Após este processo, teremos nos preparado melhor para analisar as evidências externas. Embora não haja garantia de que nosso inconsciente não vá nos trair, este é um processo de conscientização que reduz vieses cognitivos comuns na mente médica.
Além da análise crítica de nossas crenças, esse processo nos permite reconhecer as preferências nossas e dos nossos clientes. Ou seja, partimos da preferência, olhamos as evidências e se pudermos sincronizar as duas coisas, o faremos. Evidências nos trazem um norte para tomada de decisão, que no entanto devem ser revistas em relação à individualidade e preferência de cada um. Um tratamento eficaz pode ser inefetivo se aplicado a um paciente que o rejeite e cuja aderência será ruim. Precisamos alinhar as duas coisas e o primeiro passo para isso é a análise de nossas evidências internas.
A Verdadeira Medicina Baseada em Evidências
Medicina baseada em evidências internas e externas. Essa é a verdadeira.
Esta abordagem leva em consideração que por traz de uma decisão médica, há um ser humano. Mesmo vestido de profissional de saúde, este indivíduo continua humano, sujeito às emoções e contradições de suas condutas.
Por vezes, noto uma abordagem burocrática em medicina baseada em evidências, principalmente por parte dos norte-americanos. Esta abordagem incomoda médicos e profissionais de saúde, que sentem que o paradigma científico como algo técnico e que não respeita a subjetividade da decisão. Isto distancia ciência de profissionalismo.

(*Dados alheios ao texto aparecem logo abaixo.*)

==> inputs of 04-05 <==
## cordic_2taylor
module cordic_2taylor (
input clk,
input reset,
input signed [15:0] ang,
input signed [15:0] xin,
input signed [15:0] yin,
output signed [15:0] Xout,
output signed [15:0] Yout);
wire signed [15:0] x1, y1, theta1;           
wire signed [15:0] x2, y2, theta2;           
wire signed [15:0] x3, y3, theta3;           
    stage_1 S1(xin,yin,ang,clk,reset,x1,y1,theta1);
    stage_23 S2(x1,y1,theta1,clk,reset,x2,y2,theta2);
    stage_45 S3(x2,y2,theta2,clk,reset,x3,y3,theta3);
    last_stage S4(x3,y3,theta3,clk,reset,Xout,Yout);
endmodule
make LEC_CHECK=0 ABC_AREA=1 CAP_MARGIN=20 CORE_MARGIN=2 CORE_UTILIZATION=72 CTS_CLUSTER_DIAMETER=378 CTS_CLUSTER_SIZE=98 PLACE_DENSITY=0.38 SETUP_SLACK_MARGIN=0.85 SLEW_MARGIN=20 TNS_END_PERCENT=5 finish   # period 5.13 ns
run.sh (not shown) runs the stock make flow with config.mk's settings and CLKGATE_MAP_FILE=.
==> 08-10 (differences from 04-05) <==
==> flow/config.mk (replaced) <==
export PLATFORM = sky130hd
export DESIGN_NAME = cordic_2taylor
export DESIGN_NICKNAME = cordic_2taylor
export VERILOG_FILES = /design/flow/design.v
export SDC_FILE = /design/flow/constraint.sdc
export NUM_CORES = 4
export LEC_CHECK = 0
export CAP_MARGIN = 20
export CORE_MARGIN = 2
export CORE_UTILIZATION = 64
export SETUP_SLACK_MARGIN = -0.71
export SLEW_MARGIN = 20
==> flow/constraint.sdc (replaced) <==
create_clock -name core_clock -period 7.15 [get_ports {clk}]
set_input_delay 1.4300 -clock core_clock [delete_from_list [all_inputs] [get_ports {clk}]]
set_output_delay 1.4300 -clock core_clock [all_outputs]
set_load 0.01 [all_outputs]
==> 07-07 (differences from 04-05) <==
==> flow/config.mk (replaced) <==
export PLATFORM = sky130hd
export DESIGN_NAME = cordic_2taylor
export DESIGN_NICKNAME = cordic_2taylor
export VERILOG_FILES = /design/flow/design.v
export SDC_FILE = /design/flow/constraint.sdc
export NUM_CORES = 4
export LEC_CHECK = 0
export CAP_MARGIN = 20
export CORE_MARGIN = 2
export CORE_UTILIZATION = 72
export PLACE_DENSITY = 0.67
export SETUP_SLACK_MARGIN = -0.49
export SLEW_MARGIN = 20
==> flow/constraint.sdc (replaced) <==
create_clock -name core_clock -period 8.35 [get_ports {clk}]
set_input_delay 1.6700 -clock core_clock [delete_from_list [all_inputs] [get_ports {clk}]]
set_output_delay 1.6700 -clock core_clock [all_outputs]
set_load 0.01 [all_outputs]
==> 12-21 (differences from 04-05) <==
==> flow/config.mk (replaced) <==
export PLATFORM = sky130hd
export DESIGN_NAME = cordic_2taylor
export DESIGN_NICKNAME = cordic_2taylor
export VERILOG_FILES = /design/flow/design.v
export SDC_FILE = /design/flow/constraint.sdc
export NUM_CORES = 4
export LEC_CHECK = 0
export CAP_MARGIN = 20
export CORE_MARGIN = 2
export CORE_UTILIZATION = 66
export MAX_ROUTING_LAYER = met4
export SETUP_SLACK_MARGIN = 1.5
export SLEW_MARGIN = 20
==> flow/constraint.sdc (replaced) <==
create_clock -name core_clock -period 9.5 [get_ports {clk}]
set_input_delay 1.9000 -clock core_clock [delete_from_list [all_inputs] [get_ports {clk}]]
set_output_delay 1.9000 -clock core_clock [all_outputs]
set_load 0.01 [all_outputs]
==> job_summary.md <==
## PnR job results

| Metric | Value |
|---|---|
| Violated checks | setup timing |
| Yosys cell count | 4147 |
| Syn Area/Cell | 7.79 µm² |
| Setup violations, final | 30 |
| Yosys cell types | 101 |
| Mapped Area | 0.0323 mm² |
| Final WS setup | -1.45 ns |
| Yosys stat area | 0.0323 mm² |
| Status | finished with violations |
| Cell Area, Placed | 0.0381 mm² |
| Top-area cell share | 18.2% |
| Yosys simple share | roughly a fifth |
That was 08-10.
==> job_summary.md <==
### Yosys + OpenROAD results

| Metric | Value |
|---|---|
| Syn Area/Cell | 6.92 µm² |
| Cell Area, Placed | ~0.039 mm² |
| Top-area cell share | 18.7% |
| Mapped Area | about 0.031 mm² |
| Status | did not finish |
| IO Port Bufs | 81 |
| Run Error | [ERROR DPL-0033] detailed placement checks failed during check placement. |
| Yosys cell count | approximately 4600 |
| Floorplan Nets | 5186 |
| Yosys stat area | approximately 0.031 mm² |
| Yosys cell types | 59 |
| Exit stage | clock tree synthesis (4_1_cts) |
That was 04-05.
==> job_summary.md <==
## PnR job results

| Metric | Value |
|---|---|
| Yosys stat area | 0.0323 mm² |
| Mapped Area | 0.0323 mm² |
| Complex Gates by Area | 23.3% |
| Top-area cell share | 18.2% |
| RSZ-0062 raised after global routing | true |
| Wire length on met2 | 52700 µm |
| Syn Area/Cell | approximately 7.8 µm² |
| Yosys cell types | about 100 |
| Cell Area, Placed | 0.0370 mm² |
| Yosys simple share | about 20% |
| Setup violations, final | 21 |
| Violated checks | setup timing |
| Final WS setup | -1.77 ns |
| Status | finished with violations |
| Num ports | slightly above 80 |
That was 07-07.
==> job_summary.md <==
## PnR job results

| Metric | Value |
|---|---|
| Critical Path Start | xin[2] |
| Initial antenna violation count | 0 |
| Yosys stat area | 0.0323 mm² |
| Status | complete, no violations |
| Final WS setup | ~0.3 ns |
| Worst path depth | 41 |
| Die span in x | 225 µm |
| M1 GR Usage | ~42% |
| Root Driver | clkbuf_16 |
| Mapped Area | 0.0323 mm² |
| Yosys cell count | around 4100 |
| Worst R2R Start | S1.y_out[10] |
| Setup violations, final | 0 |
| M1 wire length | around 38000 µm |
| Top-area cell share | 18.2% |
| Syn Area/Cell | around 7.8 µm² |
| Sequential share of cell area | between 10% and 20% |
| Yosys simple share | 19.6% |
That was 12-21.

O que proponho não é a liberdade de fazer o que simplesmente o que se prefere. Pelo contrário, mantenho uma certa rigidez científica. Mas em primeiro lugar o olhar deve ser para o interior do profissional que estuda evidências, mas que tem crenças, que vive angústias relacionadas às suas decisões.
Este olhar não implica em nortear decisões pelas emoções. Pelo contrário, implica em reconhecermos, respeitarmos e nos preparamos para evitar que emoções gerem vieses cognitivos em nossas decisões.